Your assignment: Look through the data below and, wherever a line carries the word "bash", please copy that line.

- - -

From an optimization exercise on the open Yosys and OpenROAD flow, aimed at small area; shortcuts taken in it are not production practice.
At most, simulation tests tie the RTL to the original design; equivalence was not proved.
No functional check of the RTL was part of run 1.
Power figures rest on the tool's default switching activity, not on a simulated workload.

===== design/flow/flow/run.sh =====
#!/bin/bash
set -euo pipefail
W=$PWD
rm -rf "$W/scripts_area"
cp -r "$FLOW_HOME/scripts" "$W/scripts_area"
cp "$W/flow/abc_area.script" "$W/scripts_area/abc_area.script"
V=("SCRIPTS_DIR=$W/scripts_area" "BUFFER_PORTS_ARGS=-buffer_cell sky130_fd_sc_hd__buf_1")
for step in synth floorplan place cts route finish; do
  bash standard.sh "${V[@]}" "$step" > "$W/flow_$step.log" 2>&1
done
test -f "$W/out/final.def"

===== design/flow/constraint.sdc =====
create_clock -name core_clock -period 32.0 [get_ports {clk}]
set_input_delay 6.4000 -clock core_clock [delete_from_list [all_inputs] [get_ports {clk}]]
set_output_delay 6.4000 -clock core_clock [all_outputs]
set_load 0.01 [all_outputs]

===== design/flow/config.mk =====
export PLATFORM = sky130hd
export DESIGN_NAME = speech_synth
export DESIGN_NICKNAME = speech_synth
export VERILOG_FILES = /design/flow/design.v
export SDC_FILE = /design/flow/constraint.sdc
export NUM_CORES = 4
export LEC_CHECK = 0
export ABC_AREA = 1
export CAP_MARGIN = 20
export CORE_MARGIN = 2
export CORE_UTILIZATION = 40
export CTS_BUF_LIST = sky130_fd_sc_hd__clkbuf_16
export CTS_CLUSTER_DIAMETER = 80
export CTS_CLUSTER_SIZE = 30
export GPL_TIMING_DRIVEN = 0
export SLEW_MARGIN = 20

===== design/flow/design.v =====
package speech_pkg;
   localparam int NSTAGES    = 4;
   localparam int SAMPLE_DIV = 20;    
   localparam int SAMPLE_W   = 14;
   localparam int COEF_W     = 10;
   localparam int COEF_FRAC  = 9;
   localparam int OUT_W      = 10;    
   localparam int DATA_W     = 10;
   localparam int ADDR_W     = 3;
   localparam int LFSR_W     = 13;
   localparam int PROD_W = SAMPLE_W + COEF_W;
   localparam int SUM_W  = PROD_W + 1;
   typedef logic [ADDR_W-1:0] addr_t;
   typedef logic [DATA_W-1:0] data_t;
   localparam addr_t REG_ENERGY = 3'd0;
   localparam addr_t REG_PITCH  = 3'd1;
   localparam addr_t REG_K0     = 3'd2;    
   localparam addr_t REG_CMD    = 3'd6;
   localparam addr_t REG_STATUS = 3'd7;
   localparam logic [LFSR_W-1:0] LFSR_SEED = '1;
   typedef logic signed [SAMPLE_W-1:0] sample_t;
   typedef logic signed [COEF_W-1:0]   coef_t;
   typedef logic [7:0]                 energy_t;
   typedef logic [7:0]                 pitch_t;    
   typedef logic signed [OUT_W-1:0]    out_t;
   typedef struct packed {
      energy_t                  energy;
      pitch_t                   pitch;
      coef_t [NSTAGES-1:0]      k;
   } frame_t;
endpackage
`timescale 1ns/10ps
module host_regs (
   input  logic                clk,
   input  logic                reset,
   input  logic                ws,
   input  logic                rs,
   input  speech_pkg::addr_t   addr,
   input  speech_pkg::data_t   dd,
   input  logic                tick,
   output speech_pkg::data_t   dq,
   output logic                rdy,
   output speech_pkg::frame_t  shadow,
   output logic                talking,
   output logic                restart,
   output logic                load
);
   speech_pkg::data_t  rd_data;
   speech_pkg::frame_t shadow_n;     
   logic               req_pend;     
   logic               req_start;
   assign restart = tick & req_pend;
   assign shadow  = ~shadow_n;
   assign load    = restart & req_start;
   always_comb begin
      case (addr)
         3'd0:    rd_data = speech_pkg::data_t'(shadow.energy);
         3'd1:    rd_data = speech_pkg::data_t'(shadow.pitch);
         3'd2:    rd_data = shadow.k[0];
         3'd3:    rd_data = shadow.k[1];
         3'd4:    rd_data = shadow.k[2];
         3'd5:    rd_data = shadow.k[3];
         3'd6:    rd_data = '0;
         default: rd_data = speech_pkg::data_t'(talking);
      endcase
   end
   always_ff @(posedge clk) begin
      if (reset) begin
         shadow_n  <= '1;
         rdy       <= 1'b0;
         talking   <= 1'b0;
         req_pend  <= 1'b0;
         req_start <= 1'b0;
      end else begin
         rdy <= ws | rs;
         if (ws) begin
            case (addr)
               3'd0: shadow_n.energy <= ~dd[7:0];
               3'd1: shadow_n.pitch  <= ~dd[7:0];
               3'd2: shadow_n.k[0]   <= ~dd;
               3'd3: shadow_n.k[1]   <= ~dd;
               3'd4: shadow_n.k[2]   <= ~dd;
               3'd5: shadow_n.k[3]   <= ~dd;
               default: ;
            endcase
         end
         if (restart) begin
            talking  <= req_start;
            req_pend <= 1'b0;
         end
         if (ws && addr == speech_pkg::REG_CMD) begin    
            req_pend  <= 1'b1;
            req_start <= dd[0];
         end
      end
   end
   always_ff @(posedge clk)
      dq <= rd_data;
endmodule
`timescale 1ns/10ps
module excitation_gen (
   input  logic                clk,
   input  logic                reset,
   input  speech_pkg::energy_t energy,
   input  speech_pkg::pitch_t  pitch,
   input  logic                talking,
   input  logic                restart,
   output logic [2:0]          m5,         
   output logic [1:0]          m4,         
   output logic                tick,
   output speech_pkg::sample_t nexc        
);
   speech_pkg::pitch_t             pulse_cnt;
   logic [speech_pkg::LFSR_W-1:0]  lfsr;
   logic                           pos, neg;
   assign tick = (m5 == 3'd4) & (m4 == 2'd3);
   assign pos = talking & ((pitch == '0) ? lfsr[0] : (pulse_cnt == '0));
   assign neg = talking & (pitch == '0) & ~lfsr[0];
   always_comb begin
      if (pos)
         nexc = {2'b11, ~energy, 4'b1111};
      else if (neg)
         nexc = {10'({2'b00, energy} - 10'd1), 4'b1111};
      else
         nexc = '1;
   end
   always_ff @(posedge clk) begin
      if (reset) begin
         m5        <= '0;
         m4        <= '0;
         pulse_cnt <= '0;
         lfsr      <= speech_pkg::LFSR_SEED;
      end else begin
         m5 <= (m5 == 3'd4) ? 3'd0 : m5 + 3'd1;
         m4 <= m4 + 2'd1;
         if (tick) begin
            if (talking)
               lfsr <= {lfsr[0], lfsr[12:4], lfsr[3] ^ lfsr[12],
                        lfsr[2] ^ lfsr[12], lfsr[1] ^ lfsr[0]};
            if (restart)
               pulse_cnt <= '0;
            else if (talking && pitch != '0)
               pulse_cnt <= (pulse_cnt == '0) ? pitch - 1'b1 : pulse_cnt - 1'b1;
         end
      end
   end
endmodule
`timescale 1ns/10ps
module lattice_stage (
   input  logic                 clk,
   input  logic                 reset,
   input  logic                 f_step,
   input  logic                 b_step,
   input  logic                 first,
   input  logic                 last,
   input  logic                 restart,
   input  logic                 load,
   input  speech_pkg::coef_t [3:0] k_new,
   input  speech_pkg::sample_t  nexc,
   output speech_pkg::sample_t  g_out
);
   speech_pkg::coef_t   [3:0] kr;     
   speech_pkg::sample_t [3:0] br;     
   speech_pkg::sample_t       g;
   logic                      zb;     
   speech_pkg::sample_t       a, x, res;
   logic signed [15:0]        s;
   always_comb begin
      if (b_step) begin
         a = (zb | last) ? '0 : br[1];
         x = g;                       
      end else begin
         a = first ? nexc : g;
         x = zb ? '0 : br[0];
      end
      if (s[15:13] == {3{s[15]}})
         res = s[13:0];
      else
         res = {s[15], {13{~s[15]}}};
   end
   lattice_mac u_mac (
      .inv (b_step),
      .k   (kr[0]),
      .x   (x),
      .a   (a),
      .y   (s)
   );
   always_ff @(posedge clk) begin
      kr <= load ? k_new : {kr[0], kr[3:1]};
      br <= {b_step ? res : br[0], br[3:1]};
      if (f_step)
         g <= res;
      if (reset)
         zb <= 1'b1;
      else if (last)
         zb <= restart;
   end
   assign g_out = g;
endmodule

- - -

Response area:
#!/bin/bash
  bash standard.sh "${V[@]}" "$step" > "$W/flow_$step.log" 2>&1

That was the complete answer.